_ACTIVITY:_
Count the lines below that contain the word "power" and give only the number.
____________
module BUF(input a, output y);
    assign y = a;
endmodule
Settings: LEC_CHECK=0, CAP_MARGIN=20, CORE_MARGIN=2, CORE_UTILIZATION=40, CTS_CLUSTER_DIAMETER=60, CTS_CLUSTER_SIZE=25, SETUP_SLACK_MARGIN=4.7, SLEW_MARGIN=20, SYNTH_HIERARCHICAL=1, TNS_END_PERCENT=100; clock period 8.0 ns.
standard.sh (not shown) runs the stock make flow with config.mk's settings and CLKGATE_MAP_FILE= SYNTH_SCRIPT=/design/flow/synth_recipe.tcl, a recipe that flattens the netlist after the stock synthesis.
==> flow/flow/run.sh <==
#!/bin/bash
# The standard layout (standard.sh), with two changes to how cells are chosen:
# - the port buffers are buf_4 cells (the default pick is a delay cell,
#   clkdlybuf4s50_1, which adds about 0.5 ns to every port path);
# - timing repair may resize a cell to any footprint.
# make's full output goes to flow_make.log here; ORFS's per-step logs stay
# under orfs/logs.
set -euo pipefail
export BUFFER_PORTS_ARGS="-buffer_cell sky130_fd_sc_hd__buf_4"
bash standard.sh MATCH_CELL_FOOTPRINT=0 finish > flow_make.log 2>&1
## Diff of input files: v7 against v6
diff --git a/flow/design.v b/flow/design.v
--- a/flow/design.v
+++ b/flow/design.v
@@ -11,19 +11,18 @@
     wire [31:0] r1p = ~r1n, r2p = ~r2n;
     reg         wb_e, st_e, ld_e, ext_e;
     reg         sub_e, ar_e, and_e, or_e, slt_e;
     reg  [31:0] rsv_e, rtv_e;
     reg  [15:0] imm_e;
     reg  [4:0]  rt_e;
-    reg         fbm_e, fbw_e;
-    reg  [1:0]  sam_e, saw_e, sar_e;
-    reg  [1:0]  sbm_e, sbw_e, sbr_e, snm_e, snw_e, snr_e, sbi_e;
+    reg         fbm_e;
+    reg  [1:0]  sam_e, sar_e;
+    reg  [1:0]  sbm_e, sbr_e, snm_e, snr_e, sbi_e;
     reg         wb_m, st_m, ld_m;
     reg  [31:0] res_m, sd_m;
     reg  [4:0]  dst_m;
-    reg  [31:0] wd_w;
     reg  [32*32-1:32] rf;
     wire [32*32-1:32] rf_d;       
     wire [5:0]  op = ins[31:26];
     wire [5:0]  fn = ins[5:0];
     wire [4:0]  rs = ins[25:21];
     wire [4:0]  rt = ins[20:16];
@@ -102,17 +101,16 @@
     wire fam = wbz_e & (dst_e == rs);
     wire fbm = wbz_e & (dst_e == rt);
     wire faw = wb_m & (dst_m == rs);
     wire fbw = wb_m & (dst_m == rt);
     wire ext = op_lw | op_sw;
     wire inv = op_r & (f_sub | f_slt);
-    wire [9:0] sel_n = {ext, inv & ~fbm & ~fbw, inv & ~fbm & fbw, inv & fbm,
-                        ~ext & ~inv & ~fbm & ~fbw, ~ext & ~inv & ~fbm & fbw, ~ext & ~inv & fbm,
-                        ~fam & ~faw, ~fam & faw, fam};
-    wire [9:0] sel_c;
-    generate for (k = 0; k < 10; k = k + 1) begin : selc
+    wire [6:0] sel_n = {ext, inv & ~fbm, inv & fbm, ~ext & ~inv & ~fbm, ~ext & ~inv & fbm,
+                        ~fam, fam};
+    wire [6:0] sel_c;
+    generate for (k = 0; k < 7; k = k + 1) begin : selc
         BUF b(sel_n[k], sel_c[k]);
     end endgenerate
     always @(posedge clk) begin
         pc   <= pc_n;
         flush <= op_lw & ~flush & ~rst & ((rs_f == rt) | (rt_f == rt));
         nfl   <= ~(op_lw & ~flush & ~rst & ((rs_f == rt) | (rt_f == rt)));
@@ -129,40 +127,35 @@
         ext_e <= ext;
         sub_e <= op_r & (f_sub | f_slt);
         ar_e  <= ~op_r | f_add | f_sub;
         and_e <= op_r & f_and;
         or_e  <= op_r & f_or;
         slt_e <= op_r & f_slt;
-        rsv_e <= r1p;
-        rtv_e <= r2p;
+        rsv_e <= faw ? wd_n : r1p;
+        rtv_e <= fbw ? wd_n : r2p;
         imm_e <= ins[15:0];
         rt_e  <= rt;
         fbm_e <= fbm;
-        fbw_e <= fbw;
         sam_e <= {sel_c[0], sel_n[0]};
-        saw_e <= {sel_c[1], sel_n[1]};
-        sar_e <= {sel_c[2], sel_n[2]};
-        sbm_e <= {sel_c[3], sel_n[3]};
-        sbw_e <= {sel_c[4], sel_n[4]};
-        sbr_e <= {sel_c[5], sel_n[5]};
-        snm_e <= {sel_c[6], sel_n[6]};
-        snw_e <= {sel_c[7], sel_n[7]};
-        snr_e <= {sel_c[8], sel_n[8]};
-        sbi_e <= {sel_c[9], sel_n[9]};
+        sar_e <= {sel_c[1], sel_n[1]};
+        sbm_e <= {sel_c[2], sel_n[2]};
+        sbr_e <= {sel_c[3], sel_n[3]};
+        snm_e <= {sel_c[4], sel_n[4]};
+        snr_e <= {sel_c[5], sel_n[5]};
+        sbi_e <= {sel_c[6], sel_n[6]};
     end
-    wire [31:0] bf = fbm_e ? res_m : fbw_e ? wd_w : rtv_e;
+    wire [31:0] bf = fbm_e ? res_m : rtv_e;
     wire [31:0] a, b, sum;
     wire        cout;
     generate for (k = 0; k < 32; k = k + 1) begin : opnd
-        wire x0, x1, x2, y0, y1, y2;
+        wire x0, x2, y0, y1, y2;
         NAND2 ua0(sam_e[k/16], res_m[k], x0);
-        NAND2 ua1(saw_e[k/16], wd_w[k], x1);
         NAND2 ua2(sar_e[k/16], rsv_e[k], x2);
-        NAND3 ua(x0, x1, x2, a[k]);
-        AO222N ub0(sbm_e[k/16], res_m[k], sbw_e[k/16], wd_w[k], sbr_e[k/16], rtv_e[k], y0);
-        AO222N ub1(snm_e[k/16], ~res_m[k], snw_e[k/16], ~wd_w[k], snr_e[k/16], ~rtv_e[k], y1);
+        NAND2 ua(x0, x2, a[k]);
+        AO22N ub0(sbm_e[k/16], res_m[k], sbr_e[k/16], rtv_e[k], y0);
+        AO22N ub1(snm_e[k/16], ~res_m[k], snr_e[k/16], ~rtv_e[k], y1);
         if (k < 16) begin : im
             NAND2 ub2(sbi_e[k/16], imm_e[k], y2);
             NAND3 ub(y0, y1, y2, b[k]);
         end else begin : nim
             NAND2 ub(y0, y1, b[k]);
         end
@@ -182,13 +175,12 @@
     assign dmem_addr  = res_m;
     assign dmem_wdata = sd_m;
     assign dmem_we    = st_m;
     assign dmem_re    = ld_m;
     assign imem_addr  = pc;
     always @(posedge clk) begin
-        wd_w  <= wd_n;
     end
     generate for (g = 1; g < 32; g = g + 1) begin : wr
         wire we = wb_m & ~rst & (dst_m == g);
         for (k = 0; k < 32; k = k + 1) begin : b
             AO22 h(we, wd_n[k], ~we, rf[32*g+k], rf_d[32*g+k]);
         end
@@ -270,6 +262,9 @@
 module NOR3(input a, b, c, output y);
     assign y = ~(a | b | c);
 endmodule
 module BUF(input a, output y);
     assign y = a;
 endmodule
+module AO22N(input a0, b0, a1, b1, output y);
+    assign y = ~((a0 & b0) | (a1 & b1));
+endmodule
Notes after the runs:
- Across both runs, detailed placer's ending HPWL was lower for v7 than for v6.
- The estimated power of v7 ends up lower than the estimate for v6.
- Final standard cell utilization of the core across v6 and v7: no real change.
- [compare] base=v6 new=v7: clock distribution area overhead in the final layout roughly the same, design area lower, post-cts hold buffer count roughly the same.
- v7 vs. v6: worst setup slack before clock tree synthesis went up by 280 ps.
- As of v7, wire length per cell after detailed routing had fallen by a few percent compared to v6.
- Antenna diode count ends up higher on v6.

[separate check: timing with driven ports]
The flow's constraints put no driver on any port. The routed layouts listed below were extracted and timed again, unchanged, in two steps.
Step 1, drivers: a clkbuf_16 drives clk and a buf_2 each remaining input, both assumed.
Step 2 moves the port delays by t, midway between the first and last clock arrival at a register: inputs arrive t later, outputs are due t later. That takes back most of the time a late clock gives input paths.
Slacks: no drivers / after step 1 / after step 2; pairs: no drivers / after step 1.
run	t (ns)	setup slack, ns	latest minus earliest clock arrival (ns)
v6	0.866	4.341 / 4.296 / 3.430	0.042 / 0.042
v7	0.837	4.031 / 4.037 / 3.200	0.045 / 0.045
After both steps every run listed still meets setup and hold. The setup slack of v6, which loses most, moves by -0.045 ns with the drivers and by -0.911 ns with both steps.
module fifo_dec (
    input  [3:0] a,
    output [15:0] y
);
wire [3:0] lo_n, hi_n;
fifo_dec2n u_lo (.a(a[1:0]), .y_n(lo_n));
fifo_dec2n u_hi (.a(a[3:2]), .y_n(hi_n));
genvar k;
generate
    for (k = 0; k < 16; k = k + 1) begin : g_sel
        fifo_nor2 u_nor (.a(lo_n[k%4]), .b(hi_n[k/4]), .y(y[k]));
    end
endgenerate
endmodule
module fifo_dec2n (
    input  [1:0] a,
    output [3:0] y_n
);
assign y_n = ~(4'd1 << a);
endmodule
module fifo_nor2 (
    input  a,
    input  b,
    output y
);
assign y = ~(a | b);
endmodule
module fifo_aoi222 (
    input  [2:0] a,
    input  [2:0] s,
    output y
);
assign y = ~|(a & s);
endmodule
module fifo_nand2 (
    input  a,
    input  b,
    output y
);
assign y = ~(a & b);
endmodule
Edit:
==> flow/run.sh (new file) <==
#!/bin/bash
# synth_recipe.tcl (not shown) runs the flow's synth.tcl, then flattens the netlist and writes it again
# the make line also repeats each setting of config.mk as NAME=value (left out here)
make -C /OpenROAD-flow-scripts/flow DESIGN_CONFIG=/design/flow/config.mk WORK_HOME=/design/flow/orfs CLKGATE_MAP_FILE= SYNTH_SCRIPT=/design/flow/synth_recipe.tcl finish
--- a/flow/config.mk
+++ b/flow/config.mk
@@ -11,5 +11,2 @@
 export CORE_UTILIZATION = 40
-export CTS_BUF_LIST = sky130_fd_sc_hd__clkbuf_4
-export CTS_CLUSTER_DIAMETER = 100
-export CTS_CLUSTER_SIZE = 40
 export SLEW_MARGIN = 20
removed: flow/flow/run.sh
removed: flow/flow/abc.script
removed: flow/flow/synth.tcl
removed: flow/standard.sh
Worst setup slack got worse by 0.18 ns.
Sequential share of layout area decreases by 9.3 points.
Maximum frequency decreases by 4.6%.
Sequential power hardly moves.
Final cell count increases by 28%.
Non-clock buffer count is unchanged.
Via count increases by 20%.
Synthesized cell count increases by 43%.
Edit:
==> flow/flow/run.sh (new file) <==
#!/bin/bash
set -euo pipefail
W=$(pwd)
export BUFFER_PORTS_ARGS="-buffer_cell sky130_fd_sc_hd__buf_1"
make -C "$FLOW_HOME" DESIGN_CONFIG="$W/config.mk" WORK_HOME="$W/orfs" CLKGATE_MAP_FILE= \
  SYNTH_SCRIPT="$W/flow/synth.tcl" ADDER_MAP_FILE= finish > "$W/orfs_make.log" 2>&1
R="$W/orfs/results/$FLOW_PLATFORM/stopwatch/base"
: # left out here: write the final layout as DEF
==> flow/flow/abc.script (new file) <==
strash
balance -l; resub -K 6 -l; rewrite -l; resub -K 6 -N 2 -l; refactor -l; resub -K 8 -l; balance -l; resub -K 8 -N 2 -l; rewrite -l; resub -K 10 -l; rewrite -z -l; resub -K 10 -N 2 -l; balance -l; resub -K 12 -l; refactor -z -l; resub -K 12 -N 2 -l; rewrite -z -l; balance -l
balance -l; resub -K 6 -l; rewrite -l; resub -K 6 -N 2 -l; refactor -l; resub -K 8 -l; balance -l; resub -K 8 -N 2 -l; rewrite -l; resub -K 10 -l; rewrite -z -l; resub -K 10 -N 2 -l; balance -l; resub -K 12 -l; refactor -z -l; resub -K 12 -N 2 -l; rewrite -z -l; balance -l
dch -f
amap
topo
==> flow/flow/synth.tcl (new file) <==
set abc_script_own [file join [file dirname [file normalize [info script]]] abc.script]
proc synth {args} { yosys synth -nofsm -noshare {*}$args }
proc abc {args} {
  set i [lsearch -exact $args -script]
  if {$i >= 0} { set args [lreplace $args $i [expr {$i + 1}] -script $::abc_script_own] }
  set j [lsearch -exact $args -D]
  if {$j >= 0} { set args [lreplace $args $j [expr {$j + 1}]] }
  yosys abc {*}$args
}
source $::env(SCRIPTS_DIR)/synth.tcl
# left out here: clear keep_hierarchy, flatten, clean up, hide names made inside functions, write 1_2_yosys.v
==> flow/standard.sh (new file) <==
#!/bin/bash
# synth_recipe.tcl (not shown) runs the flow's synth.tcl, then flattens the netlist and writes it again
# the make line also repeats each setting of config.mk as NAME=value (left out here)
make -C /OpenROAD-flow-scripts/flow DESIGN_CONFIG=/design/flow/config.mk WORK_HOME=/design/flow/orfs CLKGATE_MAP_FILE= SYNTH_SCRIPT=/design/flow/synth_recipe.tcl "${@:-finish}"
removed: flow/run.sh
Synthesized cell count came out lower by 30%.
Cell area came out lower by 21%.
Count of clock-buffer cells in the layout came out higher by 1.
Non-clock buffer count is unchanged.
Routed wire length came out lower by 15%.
Context: an optimization exercise on an open-source flow, tuned for small area. The choices shown serve that exercise and are no tape-out recipe. Function was checked by simulation only, so behaviour that the tests miss may differ from the original.

## design.v

```verilog
module fft_1(reset, x_re0, x_re1, x_im0, x_im1, y_re0, y_re1, y_im0, y_im1, x_re2, x_re3, x_re4, x_re5, x_re6, x_re7, x_im2, x_im3, x_im4, x_im5, x_im6, x_im7, y_re2, y_re3, y_re4, y_re5, y_re6, y_re7,  y_im2, y_im3, y_im4, y_im5, y_im6, y_im7, clk);
  input signed [15:0] x_re0, x_re1, x_re2, x_re3, x_re4, x_re5, x_re6, x_re7;
  input signed [15:0] x_im0, x_im1, x_im2, x_im3, x_im4, x_im5, x_im6, x_im7;
  input reset;
  output wire signed [15:0] y_re0, y_re1, y_re2, y_re3, y_re4, y_re5, y_re6, y_re7;
  output wire signed [15:0] y_im0, y_im1, y_im2, y_im3, y_im4, y_im5, y_im6, y_im7;
  input clk;
  wire signed [7:0] w0_re = 8'b01111111;
  wire signed [7:0] w0_im = 8'b00000000;
  wire signed [7:0] w1_re = 8'b01011010;
  wire signed [7:0] w1_im = 8'b10100100;
  wire signed [7:0] w2_re = 8'b00000000;
  wire signed [7:0] w2_im = 8'b10000000;
  wire signed [7:0] w3_re = 8'b10100100;
  wire signed [7:0] w3_im = 8'b10100100;
  reg [15:0] temp_re [0:7];
  reg [15:0] temp_im [0:7];
  wire [15:0] temp_re_temp [0:7];
  wire [15:0] temp_im_temp [0:7];
  wire [15:0] temp_re_2 [0:7];
  wire [15:0] temp_im_2 [0:7];
  always@(posedge clk) begin
    if(reset) begin
      temp_re[0] <= x_re0;
      temp_re[1] <= x_re1;
      temp_re[2] <= x_re2;
      temp_re[3] <= x_re3;
      temp_re[4] <= x_re4;
      temp_re[5] <= x_re5;
      temp_re[6] <= x_re6;
      temp_re[7] <= x_re7;
      temp_im[0] <= x_im0;
      temp_im[1] <= x_im1;
      temp_im[2] <= x_im2;
      temp_im[3] <= x_im3;
      temp_im[4] <= x_im4;
      temp_im[5] <= x_im5;
      temp_im[6] <= x_im6;
      temp_im[7] <= x_im7;
    end
  end
  butterfly B10(
    .inRe1(temp_re[0]),
    .inRe2(temp_re[4]),
    .inIm1(temp_im[0]),
    .inIm2(temp_im[4]),
    .outRe1(temp_re_temp[0]),
    .outRe2(temp_re_temp[4]),
    .outIm1(temp_im_temp[0]),
    .outIm2(temp_im_temp[4]),
    .twiddle_re(w0_re),
    .twiddle_im(w0_im)
  );
  butterfly B11(
    .inRe1(temp_re[1]),
    .inRe2(temp_re[5]),
    .inIm1(temp_im[1]),
    .inIm2(temp_im[5]),
    .outRe1(temp_re_temp[1]),
    .outRe2(temp_re_temp[5]),
    .outIm1(temp_im_temp[1]),
    .outIm2(temp_im_temp[5]),
    .twiddle_re(w1_re),
    .twiddle_im(w1_im)
  );
  butterfly B12(
    .inRe1(temp_re[2]),
    .inRe2(temp_re[6]),
    .inIm1(temp_im[2]),
    .inIm2(temp_im[6]),
    .outRe1(temp_re_temp[2]),
    .outRe2(temp_re_temp[6]),
    .outIm1(temp_im_temp[2]),
    .outIm2(temp_im_temp[6]),
    .twiddle_re(w2_re),
    .twiddle_im(w2_im)
  );
  butterfly B13(
    .inRe1(temp_re[3]),
    .inRe2(temp_re[7]),
    .inIm1(temp_im[3]),
    .inIm2(temp_im[7]),
    .outRe1(temp_re_temp[3]),
    .outRe2(temp_re_temp[7]),
    .outIm1(temp_im_temp[3]),
    .outIm2(temp_im_temp[7]),
    .twiddle_re(w3_re),
    .twiddle_im(w3_im)
  );
  butterfly B20(
    .inRe1(temp_re_temp[0]),
    .inRe2(temp_re_temp[2]),
    .inIm1(temp_im_temp[0]),
    .inIm2(temp_im_temp[2]),
    .outRe1(temp_re_2[0]),
    .outRe2(temp_re_2[2]),
    .outIm1(temp_im_2[0]),
    .outIm2(temp_im_2[2]),
    .twiddle_re(w0_re),
    .twiddle_im(w0_im)
  );
  butterfly B21(
    .inRe1(temp_re_temp[1]),
    .inRe2(temp_re_temp[3]),
    .inIm1(temp_im_temp[1]),
    .inIm2(temp_im_temp[3]),
    .outRe1(temp_re_2[1]),
    .outRe2(temp_re_2[3]),
    .outIm1(temp_im_2[1]),
    .outIm2(temp_im_2[3]),
    .twiddle_re(w2_re),
    .twiddle_im(w2_im)
  );
  butterfly B22(
    .inRe1(temp_re_temp[4]),
    .inRe2(temp_re_temp[6]),
    .inIm1(temp_im_temp[4]),
    .inIm2(temp_im_temp[6]),
    .outRe1(temp_re_2[4]),
    .outRe2(temp_re_2[6]),
    .outIm1(temp_im_2[4]),
    .outIm2(temp_im_2[6]),
    .twiddle_re(w0_re),
    .twiddle_im(w0_im)
  );
  butterfly B23(
    .inRe1(temp_re_temp[5]),
    .inRe2(temp_re_temp[7]),
    .inIm1(temp_im_temp[5]),
    .inIm2(temp_im_temp[7]),
    .outRe1(temp_re_2[5]),
    .outRe2(temp_re_2[7]),
    .outIm1(temp_im_2[5]),
    .outIm2(temp_im_2[7]),
    .twiddle_re(w2_re),
    .twiddle_im(w2_im)
  );
  butterfly B30(
    .inRe1(temp_re_2[0]),
    .inRe2(temp_re_2[1]),
    .inIm1(temp_im_2[0]),
    .inIm2(temp_im_2[1]),
    .outRe1(y_re0),
    .outRe2(y_re4),
    .outIm1(y_im0),
    .outIm2(y_im4),
    .twiddle_re(w0_re),
    .twiddle_im(w0_im)
  );
  butterfly B31(
    .inRe1(temp_re_2[2]),
    .inRe2(temp_re_2[3]),
    .inIm1(temp_im_2[2]),
    .inIm2(temp_im_2[3]),
    .outRe1(y_re2),
    .outRe2(y_re6),
    .outIm1(y_im2),
    .outIm2(y_im6),
    .twiddle_re(w0_re),
    .twiddle_im(w0_im)
  );
  butterfly B32(
    .inRe1(temp_re_2[4]),
    .inRe2(temp_re_2[5]),
    .inIm1(temp_im_2[4]),
    .inIm2(temp_im_2[5]),
    .outRe1(y_re1),
    .outRe2(y_re5),
    .outIm1(y_im1),
    .outIm2(y_im5),
    .twiddle_re(w0_re),
    .twiddle_im(w0_im)
  );
  butterfly B33(
    .inRe1(temp_re_2[6]),
    .inRe2(temp_re_2[7]),
    .inIm1(temp_im_2[6]),
    .inIm2(temp_im_2[7]),
    .outRe1(y_re3),
    .outRe2(y_re7),
    .outIm1(y_im3),
    .outIm2(y_im7),
    .twiddle_re(w0_re),
    .twiddle_im(w0_im)
  );
endmodule
module butterfly(inRe1, inIm1, inRe2, inIm2, outRe1, outIm1, outRe2, outIm2, twiddle_re, twiddle_im);
  input signed [15:0] inRe1;
  input signed [15:0] inRe2;
  input signed [15:0] inIm1;
  input signed [15:0] inIm2;
  input signed [7:0] twiddle_re;
  input signed [7:0] twiddle_im;
  output signed [15:0] outRe1;
  output signed [15:0] outRe2;
  output signed [15:0] outIm1;
  output signed [15:0] outIm2;
  reg [23:0] temp_outRe2;
  reg [23:0] temp_outIm2;
  always@(*) begin
    temp_outRe2 <= ( (twiddle_re)*(inRe1-inRe2) - (twiddle_im)*(inIm1-inIm2) );    
    temp_outIm2 <= ( (twiddle_im)*(inRe1-inRe2) + (twiddle_re)*(inIm1-inIm2) );
  end
   assign outRe1 = (inRe1 + inRe2);
   assign outIm1 = (inIm1 + inIm2);
   assign outRe2 = {temp_outRe2[22:7]};
   assign outIm2 = {temp_outIm2[22:7]};
endmodule
```

## run.sh

```bash
#!/bin/bash
# synth_recipe.tcl (not shown) runs the flow's synth.tcl, then flattens the netlist and writes it again
# the make line also repeats each setting of config.mk as NAME=value (left out here)
make -C /OpenROAD-flow-scripts/flow DESIGN_CONFIG=/design/flow/config.mk WORK_HOME=/design/flow/orfs CLKGATE_MAP_FILE= SYNTH_SCRIPT=/design/flow/synth_recipe.tcl finish
```

## config.mk

```make
export PLATFORM = sky130hd
export DESIGN_NAME = fft_1
export DESIGN_NICKNAME = fft_1
export VERILOG_FILES = /design/flow/design.v
export SDC_FILE = /design/flow/constraint.sdc
export NUM_CORES = 4
export LEC_CHECK = 0
export CAP_MARGIN = 20
export CORE_MARGIN = 2
export CORE_UTILIZATION = 45
export PLACE_DENSITY = 0.6
export SLEW_MARGIN = 20
```

## constraint.sdc

```tcl
create_clock -name core_clock -period 25.0 [get_ports {clk}]
set_input_delay 5.0000 -clock core_clock [delete_from_list [all_inputs] [get_ports {clk}]]
set_output_delay 5.0000 -clock core_clock [all_outputs]
set_load 0.01 [all_outputs]
```

==> run summary <==
-- registers in the layout, indices dropped and copies added (netlist names) --
| name | flops |
|---|---|
| temp_im | 128 |
| temp_re | 128 |
-- cell families (layout without fill, tap and decap cells) --
family	after synthesis	count (layout)	synth area share
mux	19	19	0.00213
compound gates	1877	1877	0.129
other cells	0	4	0
fa+ha+maj	2919	2919	0.486
simple gates	1554	1554	0.0802
xor+xnor	1061	1061	0.101
flops	256	256	0.0824
buf+inv	2954	3448	0.119
-- routing by layer --
layer | vias up | track usage | share of wire
met5 | - | 0 | 0.00027
met4 | 10 | 0.0577 | 0.026
met3 | 179 | 0.0188 | 0.041
met2 | 1322 | 0.397 | 0.47
met1 | 33800 | 0.332 | 0.47
li1 | 34700 | - | -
____________
_ANSWER SPACE:_
2